§ Your assignment:
Only the lines from the start of the entries through the line with "localparam int unsigned" are wanted; please output them exactly.

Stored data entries
------------
==> config.mk <==
export PLATFORM = sky130hd
export DESIGN_NAME = pc_unit
export DESIGN_NICKNAME = d
export VERILOG_FILES = /design/src/rtl/mips_pkg.sv /design/src/rtl/pc_ras.sv /design/src/rtl/pc_unit.sv
export SDC_FILE = /design/constraint.sdc
export NUM_CORES = 1
export LEC_CHECK = 0
export ABC_AREA = 1
export BUFFER_PORTS_ARGS = -buffer_cell sky130_fd_sc_hd__buf_2
export CAP_MARGIN = 20
export CELL_PAD_IN_SITES_DETAIL_PLACEMENT = 1
export CELL_PAD_IN_SITES_GLOBAL_PLACEMENT = 1
export CORE_MARGIN = 2
export CORE_UTILIZATION = 45
export CTS_CLUSTER_SIZE = 14
export DETAILED_ROUTE_END_ITERATION = 6
export GPL_ROUTABILITY_DRIVEN = 0
export HOLD_SLACK_MARGIN = 0.03
export PLACE_DENSITY = 0.95
export SETUP_SLACK_MARGIN = 0.1
export SYNTH_ARGS = -nofsm -noshare
export SYNTH_HDL_FRONTEND = slang
export SYNTH_SLANG_ARGS = --single-unit
==> constraint.sdc <==
create_clock -name clock -period 5.65 [get_ports clock]
set_clock_uncertainty 0.15 [all_clocks]
set_input_delay 0.8475 -clock clock [delete_from_list [all_inputs] [get_ports clock]]
set_output_delay 0.8475 -clock clock [all_outputs]
set_load 0.005 [all_outputs]
==> src/rtl/mips_pkg.sv <==
// Shared types and default vectors for the MIPS program-counter datapath.
package mips_pkg;

    typedef enum logic [2:0] {
        EXC,
        ADDR_ERR,
        ERET,
        RET,
        JR,
        J,
        BR,
        SEQ
    } pc_src_t;

    typedef enum logic {
        BOOT,
        RUN
    } pc_state_t;

    localparam logic [31:0] DEFAULT_RESET_VECTOR = 32'h0040_0000;
    localparam logic [31:0] DEFAULT_EXC_VECTOR   = 32'h8000_0180;

endpackage

==> src/rtl/pc_ras.sv <==
// Circular return-address stack: pushing when full overwrites the oldest entry.
module pc_ras #(
    parameter int unsigned WIDTH     = 32,
    parameter int unsigned RAS_DEPTH = 4
) (
    input  logic             clock,
    input  logic             reset_n,
    input  logic             push,
    input  logic             pop,
    input  logic [WIDTH-1:0] push_data,
    output logic [WIDTH-1:0] top,
    output logic             empty,
    output logic             full
);

    localparam int unsigned PW = $clog2(RAS_DEPTH);

    logic [WIDTH-1:0] mem_q [RAS_DEPTH];
    logic [WIDTH-1:0] mem_d [RAS_DEPTH];
    logic [PW-1:0]    ptr_q, ptr_d;
    logic [PW:0]      count_q, count_d;

    assign empty = (count_q == '0);
    assign full  = (count_q == (PW+1)'(RAS_DEPTH));
    // ptr_q names the next free slot, so the top lives one below it.
    assign top   = mem_q[ptr_q - PW'(1)];

    always_comb begin
        mem_d   = mem_q;
        ptr_d   = ptr_q;
        count_d = count_q;
        if (push) begin
            mem_d[ptr_q] = push_data;
            ptr_d        = ptr_q + PW'(1);
            if (!full) begin
                count_d = count_q + (PW+1)'(1);
            end
        end else if (pop && !empty) begin
            ptr_d   = ptr_q - PW'(1);
            count_d = count_q - (PW+1)'(1);
        end
    end

    always_ff @(posedge clock or negedge reset_n) begin
        if (!reset_n) begin
            for (int unsigned i = 0; i < RAS_DEPTH; i++) begin
                mem_q[i] <= '0;
            end
            ptr_q   <= '0;
            count_q <= '0;
        end else begin
            mem_q   <= mem_d;
            ptr_q   <= ptr_d;
            count_q <= count_d;
        end
    end

endmodule

==> src/rtl/pc_unit.sv <==
// Program-counter unit: fixed-priority next-PC selection, stall, EPC capture,
// misaligned-target trap and return-address stack.
module pc_unit
    import mips_pkg::*;
#(
    parameter int unsigned     WIDTH        = 32,
    parameter logic [WIDTH-1:0] RESET_VECTOR = WIDTH'(DEFAULT_RESET_VECTOR),
    parameter logic [WIDTH-1:0] EXC_VECTOR   = WIDTH'(DEFAULT_EXC_VECTOR),
    parameter int unsigned     RAS_DEPTH    = 4
) (
    input  logic             clock,
    input  logic             reset_n,
    input  logic             stall,
    input  logic             branch_taken,
    input  logic [15:0]      branch_offset,
    input  logic             jump,
    input  logic [25:0]      jump_index,
    input  logic             link,
    input  logic             jump_reg,
    input  logic             ret,
    input  logic [WIDTH-1:0] reg_target,
    input  logic             exception,
    input  logic             eret,
    output logic [WIDTH-1:0] pc,
    output logic [WIDTH-1:0] pc_plus4,
    output logic             pc_valid,
    output logic [WIDTH-1:0] epc,
    output logic             addr_error,
    output logic             ras_miss
);

    pc_state_t        state_q, state_d;
    logic [WIDTH-1:0] pc_q, pc_d;
    logic [WIDTH-1:0] epc_q, epc_d;
    logic             pc_valid_q, pc_valid_d;
    logic             addr_error_q, addr_error_d;
    logic             ras_miss_q, ras_miss_d;

    pc_src_t          src;
    logic [WIDTH-1:0] ret_target;
    logic [WIDTH-1:0] ras_top;
    logic             ras_empty;
    logic             misaligned;
    logic             update;
    logic             ras_push;
    logic             ras_pop;
    logic [WIDTH-1:0] jump_pc;
    logic [WIDTH-1:0] branch_pc;

    assign pc_plus4   = pc_q + WIDTH'(4);
    assign pc         = pc_q;
    assign epc        = epc_q;
    assign pc_valid   = pc_valid_q;
    assign addr_error = addr_error_q;
    assign ras_miss   = ras_miss_q;

    assign jump_pc   = {pc_plus4[WIDTH-1:28], jump_index, 2'b00};
    assign branch_pc = pc_plus4 + {{(WIDTH-18){branch_offset[15]}}, branch_offset, 2'b00};

    always_comb begin
        ret_target = ras_empty ? reg_target : ras_top;
        misaligned = (ret && (ret_target[1:0] != 2'b00)) ||
                     (jump_reg && (reg_target[1:0] != 2'b00));
        if (exception)         src = EXC;
        else if (misaligned)   src = ADDR_ERR;
        else if (eret)         src = ERET;
        else if (ret)          src = RET;
        else if (jump_reg)     src = JR;
        else if (jump)         src = J;
        else if (branch_taken) src = BR;
        else                   src = SEQ;
    end

    // Exception is the only request that breaks through a stall.
    assign update   = (state_q == RUN) && (!stall || exception);
    assign ras_push = update && link && ((src == J) || (src == JR));
    assign ras_pop  = update && (src == RET);

    always_comb begin
        state_d      = state_q;
        pc_d         = pc_q;
        epc_d        = epc_q;
        pc_valid_d   = pc_valid_q;
        addr_error_d = 1'b0;
        ras_miss_d   = 1'b0;
        if (state_q == BOOT) begin
            state_d    = RUN;
            pc_valid_d = 1'b1;
        end else if (update) begin
            case (src)
                EXC: begin
                    pc_d  = EXC_VECTOR;
                    epc_d = pc_q;
                end
                ADDR_ERR: begin
                    pc_d         = EXC_VECTOR;
                    epc_d        = pc_q;
                    addr_error_d = 1'b1;
                end
                ERET: pc_d = epc_q;
                RET: begin
                    pc_d       = ret_target;
                    ras_miss_d = ras_empty;
                end
                JR:      pc_d = reg_target;
                J:       pc_d = jump_pc;
                BR:      pc_d = branch_pc;
                default: pc_d = pc_plus4;
            endcase
        end
    end

    always_ff @(posedge clock or negedge reset_n) begin
        if (!reset_n) begin
            state_q      <= BOOT;
            pc_q         <= RESET_VECTOR;
            epc_q        <= '0;
            pc_valid_q   <= 1'b0;
            addr_error_q <= 1'b0;
            ras_miss_q   <= 1'b0;
        end else begin
            state_q      <= state_d;
            pc_q         <= pc_d;
            epc_q        <= epc_d;
            pc_valid_q   <= pc_valid_d;
            addr_error_q <= addr_error_d;
            ras_miss_q   <= ras_miss_d;
        end
    end

    pc_ras #(
        .WIDTH     (WIDTH),
        .RAS_DEPTH (RAS_DEPTH)
    ) u_ras (
        .clock     (clock),
        .reset_n   (reset_n),
        .push      (ras_push),
        .pop       (ras_pop),
        .push_data (pc_plus4),
        .top       (ras_top),
        .empty     (ras_empty),
        .full      ()
    );

endmodule

* After elaboration in Yosys (flattened, before gate mapping)
Index checks and enable logic that the tools add are counted.
** Operators by class
- Add/sub/neg operators :: 6
- Order comparisons :: 3
- Muxes and demuxes :: 26
- Bitwise operators :: 2
- Reduce and logical (&&, ||, !) cells :: 22
- Equal/unequal tests :: 8
** Operators by type and width (number)
- 32-bit one-hot mux with 6 select lines :: 1
- 128-bit bitwise mux :: 1
- 32-bit two-way mux :: 4
- 32-bit binary-select mux with 2-bit select :: 1
- 32-bit demux with 2-bit select :: 1
- 32-bit by 3-bit adder with 32-bit output, second input constant :: 1
- 32-bit adder :: 1
- 3-bit two-way mux :: 7
- 3-bit == test, second input constant :: 4
- 1-bit logical AND :: 8
- 2-bit two-way mux :: 4
- 1-bit two-way mux :: 7
- 3-bit by 2-bit == test with 1-bit output, second input constant :: 2
- 3-bit >= comparator, second input constant :: 2
- 3-bit logical NOT :: 2
- 2-bit NOT with 3-bit output :: 2
- 2-bit nonzero test :: 3
- 2-bit AND reduction :: 2
- 3-bit by 1-bit adder with 3-bit output, second input constant :: 1
- 3-bit by 1-bit == test with 1-bit output, second input constant :: 1
- 1-bit logical OR :: 3
- 3-bit by 1-bit < comparator with 1-bit output, second input constant :: 1
- 3-bit AND reduction :: 1
- 3-bit by 1-bit subtractor with 3-bit output, second input constant :: 1
- 5 further kinds :: 6
** Word-level totals
- Logic and storage cells :: 79
- Output and inout port bits :: 99
- Bits of input ports :: 84
- Flip-flop bits (word level) :: 201

* Logic depth before layout (Yosys ltp)
- Word-level depth :: 16
- Mapped depth :: 26
- Gate-level depth less buffers :: 26

* Hierarchy
A second synthesis with hierarchy kept.
** Second synthesis, totals
- Cells, all modules :: 2005
- Area total of the unflattened synthesis :: 13394.1 µm²
** Modules (own cells, without submodules)
- pc_unit :: times used 1, area each 7576.0 µm², cells each 1333
- pc_ras :: times used 1, area each 5818.1 µm², cells each 672

* Worst setup path before layout
Ideal clock, no wire load.
- Path kind :: register to register
- Start point :: reg pc_q[2] (netlist: pc[2])
- End point :: reg pc_q[31] (netlist: pc[31])
- Path slack :: 2.092 ns
- Clock period less this slack :: 3.558 ns
- Stages on the path, launching flop included :: 23
- Required time :: 5.383 ns
- Arrival :: 3.291 ns
- Cells stage by stage :: dfrtp_1 > ha_1 > nand2_1 > nor2_1 > nand2_1 > nor2_1 > nand3_1 > nor3_1 > nand4_1 > xor2_1 > inv_1 > ha_1 > nand2_1 > nor3_1 > nand2_1 > o21ai_0 > inv_1 > nand2_1 > nand2_1 > nand3_1 > nand4_1 > nor2_1 > nor2_1
** Between the ends
- Longest elaborated chain between the ends :: 3
** Ends and longest elaborated chain
- start, declared :: line pc_unit.sv:33 : logic [WIDTH-1:0] pc_q, pc_d;
- start signal, assigned :: line pc_unit.sv:123 : pc_q <= pc_d;
- 32-bit by 3-bit adder with 32-bit output :: line pc_unit.sv:50 : assign pc_plus4 = pc_q + WIDTH'(4);
- via pc_plus4[28] :: line pc_unit.sv:25 : output logic [WIDTH-1:0] pc_plus4,
- 32-bit adder :: line pc_unit.sv:58 : assign branch_pc = pc_plus4 + {{(WIDTH-18){branch_offset[15]}}, branch_offset, 2'b00};
- 32-bit one-hot mux with 6 select lines :: line pc_unit.sv:90 : case (src)
The timed path passes the listed nets, and every way through them passes these cells.
A chain may end at the register's enable or synchronous reset.

* Worst setup path after layout
- Start point :: reg pc_q[2] (netlist: pc[2])
- End point :: reg pc_q[20] (netlist: pc[20])
** Between the ends
- Longest elaborated chain between the ends :: 3
** Ends and longest elaborated chain (line)
- 32-bit by 3-bit adder with 32-bit output (*) :: pc_unit.sv:50
- 32-bit adder :: pc_unit.sv:58
- 32-bit one-hot mux with 6 select lines (*) :: pc_unit.sv:90
Every way passes the cells marked *; elsewhere a longest branch is shown, timed or not.

==> results_dict.tcl <==
set metrics [dict create \
    dp.final_hpwl_mm 38.4 \
    cpPeakStageDelay_ns 0.84 \
    die_area_um2 29500 \
    vias_per_cell 6.56 \
    crit_cells 22 \
    use_met2_pct 67.5 \
    synth.mux.area_fraction_pct 0.266 \
    fin_crit_ns 5.28 \
    hold_violations 0 \
    drtPass1Iterations 6 \
    startpoint_type "flop" \
    met1_usage_pct 49.4 \
    die_x_um 172 \
    grt_max_degree 124 \
    final_cell_mix "nand2_1, nor2_1, dfrtp_1" \
    leakagePower_nw 7.40 \
    setup_tns_ns 0 \
    r2r.worst_path.cells 22 \
    num_vias 15561 \
    grt_pass1_vias 16316 \
    hold_buffers 0 \
    reg2reg_to "pc[20]$_DFFE_PN0P_" \
    clockBufferDepth 3 \
    fin_nets 2104 \
    syn2layout_area_growth_pct 15.7 \
    avgRoutedWirePerCell_um 26.2 \
    rsz0062_at_grt "no" \
    ff2ff_setup_slack_ns 0.37 \
    worstPathCellList "ha_1 > nand2_1 > nor2_1 > nand2_1 > nor2_1 > nand2_1 > nor4_1 > xor2_1 > ha_1 > nand2_1 > nor2_1 > inv_1 > nor3_1 > nand2_1 > nand2_1 > nand2_1 > nand4_1 > nand3_1 > nor2_1 > nand2_1 > nand2_1 > nand2_1" \
    layout.cells.most_common "nand2_1" \
    clock.fmax_mhz 189 \
    ys_seq_area_share_pct 39.7 \
    max-vdd-ir-drop_mv 0.222 \
    antenna_found_initial 1 \
    status "finished clean" \
    r2r_start "pc[2]$_DFFE_PN0P_" \
    wl_mm 62.1 \
    grt_pass1_wl_mm 94.7 \
    synth_simple_gate_area_share_pct 29.5 \
    crit_type "reg -> reg" \
    synth_compound_area_share_pct 15.8 \
    ys_ff_latch 201 \
    path_clk_slew_ns 0.06 \
    drt_iter0_drc 2022 \
    cts_buffers 23 \
    drc 0 \
    synth-adder-area-share_pct 4.26 \
    fin_util_pct 52.8 \
    grt.overflow.total 0 \
    io_buffers 182 \
    postCtsSetupBuffers 0 \
    clk-insertion-delay-late_ns 0.53 \
    synth_xor_area_share_pct 2.83 \
    drv_slew 0 \
    cp_max_fo 9 \
    hp-class "in -> async" \
    crit_start "pc[2]$_DFFE_PN0P_" \
    cts.repair.resized 0 \
    io_pins 183 \
    cts.htree.levels 1 \
    cp.required_ns 5.90 \
    cp_data_arrival_time_ns 5.54 \
    syn-num-nets 1950 \
    cp_slowest_cell "xor2_1" \
    cts.sinks 201 \
    synth.avg_cell_area_um2 6.95 \
    final_cells 2371 \
    cts-root-buf "clkbuf_16" \
    tightest_slew_ns 1.07 \
    yosysWarnings 0 \
    ys_types 44 \
    fp-row-count 61 \
    dp_cells 2330 \
    start_util_pct 45.6 \
    worst_path_dominant_cell_family "simple AND/OR/NAND/NOR gates" \
    drv_cap 0 \
    drive_gt1_share_pct 13.9 \
    cp.buffers_inverters 1 \
    synthCells 1824 \
    crit_top_cell "nand2_1" \
    end_kind "flop" \
    synth_top_family_by_area "simple AND/OR/NAND/NOR gates" \
    core_um2 27800 \
    syn-cell-area_um2 12700 \
    final_antenna_net_count 0 \
    relSlewSlack_pct 28.6 \
    cts_tree "done" \
    critPathCapture "pc[20]$_DFFE_PN0P_" \
    n_antenna_cell 0 \
    min_period_over_period_pct 93.5 \
    finalSetupViolCount 0 \
    met3_usage_pct 11.3 \
    busiest_layer "met2" \
    dieHeight_um 172 \
    grt_use_total_pct 42.0 \
    power_density_nw_per_um2 430 \
]
[synth_stat cells (all sizes together)]
master    n  area [µm²]
a221o     1        10.0
and2      1        6.26
nand4    33         206
nor4      4        25.0
conb      1        3.75
clkinv    1        3.75
o22ai     3        18.8
nor3     26         156
inv     162         608
nand3    89         450
fa        2        40.0
a21oi    82         410
nand2   527        1990
o21bai    4        30.0
a221oi    1        8.76
dfrtp   200        5000
xor2     30         263
o21ai   253        1270
or2       2        12.5
mux2      3        33.8
o221a     1        11.3
a31oi    22         138
o211ai    9        67.6
xnor2    11        96.3
dfstp     1        26.3
ha       40         500
o21a      1        7.51
buf      35         181
clkbuf   46         173
nor2    219         827
nand3b    8        60.1
a21boi    4        30.0
a21o      1        7.51
or3       1        6.26
[layer usage]
metal	share of wire [%]	up-vias
met5	0.079	-
met4	8.3	2
met3	11	511
met2	45	1307
met1	35	7483
li1	-	6258
[worst min-delay path by stage]
stage / from / end / slack [ns] / cells after the start
after floorplan: state_q$_DFF_PN0_ / pc_valid$_DFFE_PN0N_ / 0.26 / 1
after global placement: pc_valid$_DFFE_PN0N_ / pc_valid$_DFFE_PN0N_ / 0.28 / 2
after detailed placement: pc_valid$_DFFE_PN0N_ / pc_valid$_DFFE_PN0N_ / 0.29 / 2
after CTS: u_ras.mem_q[45]$_DFFE_PN0P_ / u_ras.mem_q[45]$_DFFE_PN0P_ / 0.34 / 2
after global routing: u_ras.mem_q[45]$_DFFE_PN0P_ / u_ras.mem_q[45]$_DFFE_PN0P_ / 0.36 / 2
final: reset_n / u_ras.mem_q[32]$_DFFE_PN0P_ / 0.33 / 1
[cell families after synthesis]
family                     count (synthesis)
muxes                                      3
buffers and inverters                    244
adders and majority gates                 42
xor gates and xnor gates                  41
AOI/OAI and AO/OA                        382
and+or+nand+nor                          910
DFF                                      201
other                                      1
[sequential cells by signal, summed over array words and instances, names as in the netlist]
register and count:
epc 32, ras_miss 1, u_ras.ptr_q 2, addr_error 1, state_q 1, pc_valid 1, u_ras.count_q 3, u_ras.mem_q 128
pc 32
[cell type report]
cell class	instances	area [µm²]
tap	378	473
clock buffer	34	677
timing repair buffer	210	1150
sequential	201	5030
multi-input combinational	1379	6690
clock inverter	6	35.0
inverter	163	612
fill	3682	13100
[per-stage QoR]
stage                     total power, W  instance area [µm²]  setup WS (ns)  hold WS, ns
after floorplan                  0.00346                12700           2.09        0.259
after global placement           0.00435                13900           1.23        0.283
after detailed placement         0.00450                13900          0.989        0.293
after CTS                        0.00614                14700          0.745        0.339
after global routing             0.00652                14700          0.321        0.362
final                            0.00630                14700          0.369        0.327
[where the power goes]
part / total [W] / switching [W] / internal [W]
clock network: 0.00149 / 0.000660 / 0.000826
registers: 0.00192 / 0.000257 / 0.00166
logic: 0.00290 / 0.00206 / 0.000842
[worst reg2reg max path, cell delays in order, from the launching register on]
cell and delay [ns]:
dfrtp_1 0.56, ha_1 0.26, nand2_1 0.10, nor2_1 0.17, nand2_1 0.11, nor2_1 0.33
nand2_1 0.16, nor4_1 0.60, xor2_1 0.84, ha_1 0.31, nand2_1 0.11, nor2_1 0.15
inv_1 0.08, nor3_1 0.25, nand2_1 0.12, nand2_1 0.08, nand2_1 0.05, nand4_1 0.18
nand3_1 0.12, nor2_1 0.12, nand2_1 0.08, nand2_1 0.13, nand2_1 0.11
Note: power is estimated with default switching activity, not from simulation.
------------
§ Result:
==> config.mk <==
export PLATFORM = sky130hd
export DESIGN_NAME = pc_unit
export DESIGN_NICKNAME = d
export VERILOG_FILES = /design/src/rtl/mips_pkg.sv /design/src/rtl/pc_ras.sv /design/src/rtl/pc_unit.sv
export SDC_FILE = /design/constraint.sdc
export NUM_CORES = 1
export LEC_CHECK = 0
export ABC_AREA = 1
export BUFFER_PORTS_ARGS = -buffer_cell sky130_fd_sc_hd__buf_2
export CAP_MARGIN = 20
export CELL_PAD_IN_SITES_DETAIL_PLACEMENT = 1
export CELL_PAD_IN_SITES_GLOBAL_PLACEMENT = 1
export CORE_MARGIN = 2
export CORE_UTILIZATION = 45
export CTS_CLUSTER_SIZE = 14
export DETAILED_ROUTE_END_ITERATION = 6
export GPL_ROUTABILITY_DRIVEN = 0
export HOLD_SLACK_MARGIN = 0.03
export PLACE_DENSITY = 0.95
export SETUP_SLACK_MARGIN = 0.1
export SYNTH_ARGS = -nofsm -noshare
export SYNTH_HDL_FRONTEND = slang
export SYNTH_SLANG_ARGS = --single-unit
==> constraint.sdc <==
create_clock -name clock -period 5.65 [get_ports clock]
set_clock_uncertainty 0.15 [all_clocks]
set_input_delay 0.8475 -clock clock [delete_from_list [all_inputs] [get_ports clock]]
set_output_delay 0.8475 -clock clock [all_outputs]
set_load 0.005 [all_outputs]
==> src/rtl/mips_pkg.sv <==
// Shared types and default vectors for the MIPS program-counter datapath.
package mips_pkg;

    typedef enum logic [2:0] {
        EXC,
        ADDR_ERR,
        ERET,
        RET,
        JR,
        J,
        BR,
        SEQ
    } pc_src_t;

    typedef enum logic {
        BOOT,
        RUN
    } pc_state_t;

    localparam logic [31:0] DEFAULT_RESET_VECTOR = 32'h0040_0000;
    localparam logic [31:0] DEFAULT_EXC_VECTOR   = 32'h8000_0180;

endpackage

==> src/rtl/pc_ras.sv <==
// Circular return-address stack: pushing when full overwrites the oldest entry.
module pc_ras #(
    parameter int unsigned WIDTH     = 32,
    parameter int unsigned RAS_DEPTH = 4
) (
    input  logic             clock,
    input  logic             reset_n,
    input  logic             push,
    input  logic             pop,
    input  logic [WIDTH-1:0] push_data,
    output logic [WIDTH-1:0] top,
    output logic             empty,
    output logic             full
);

    localparam int unsigned PW = $clog2(RAS_DEPTH);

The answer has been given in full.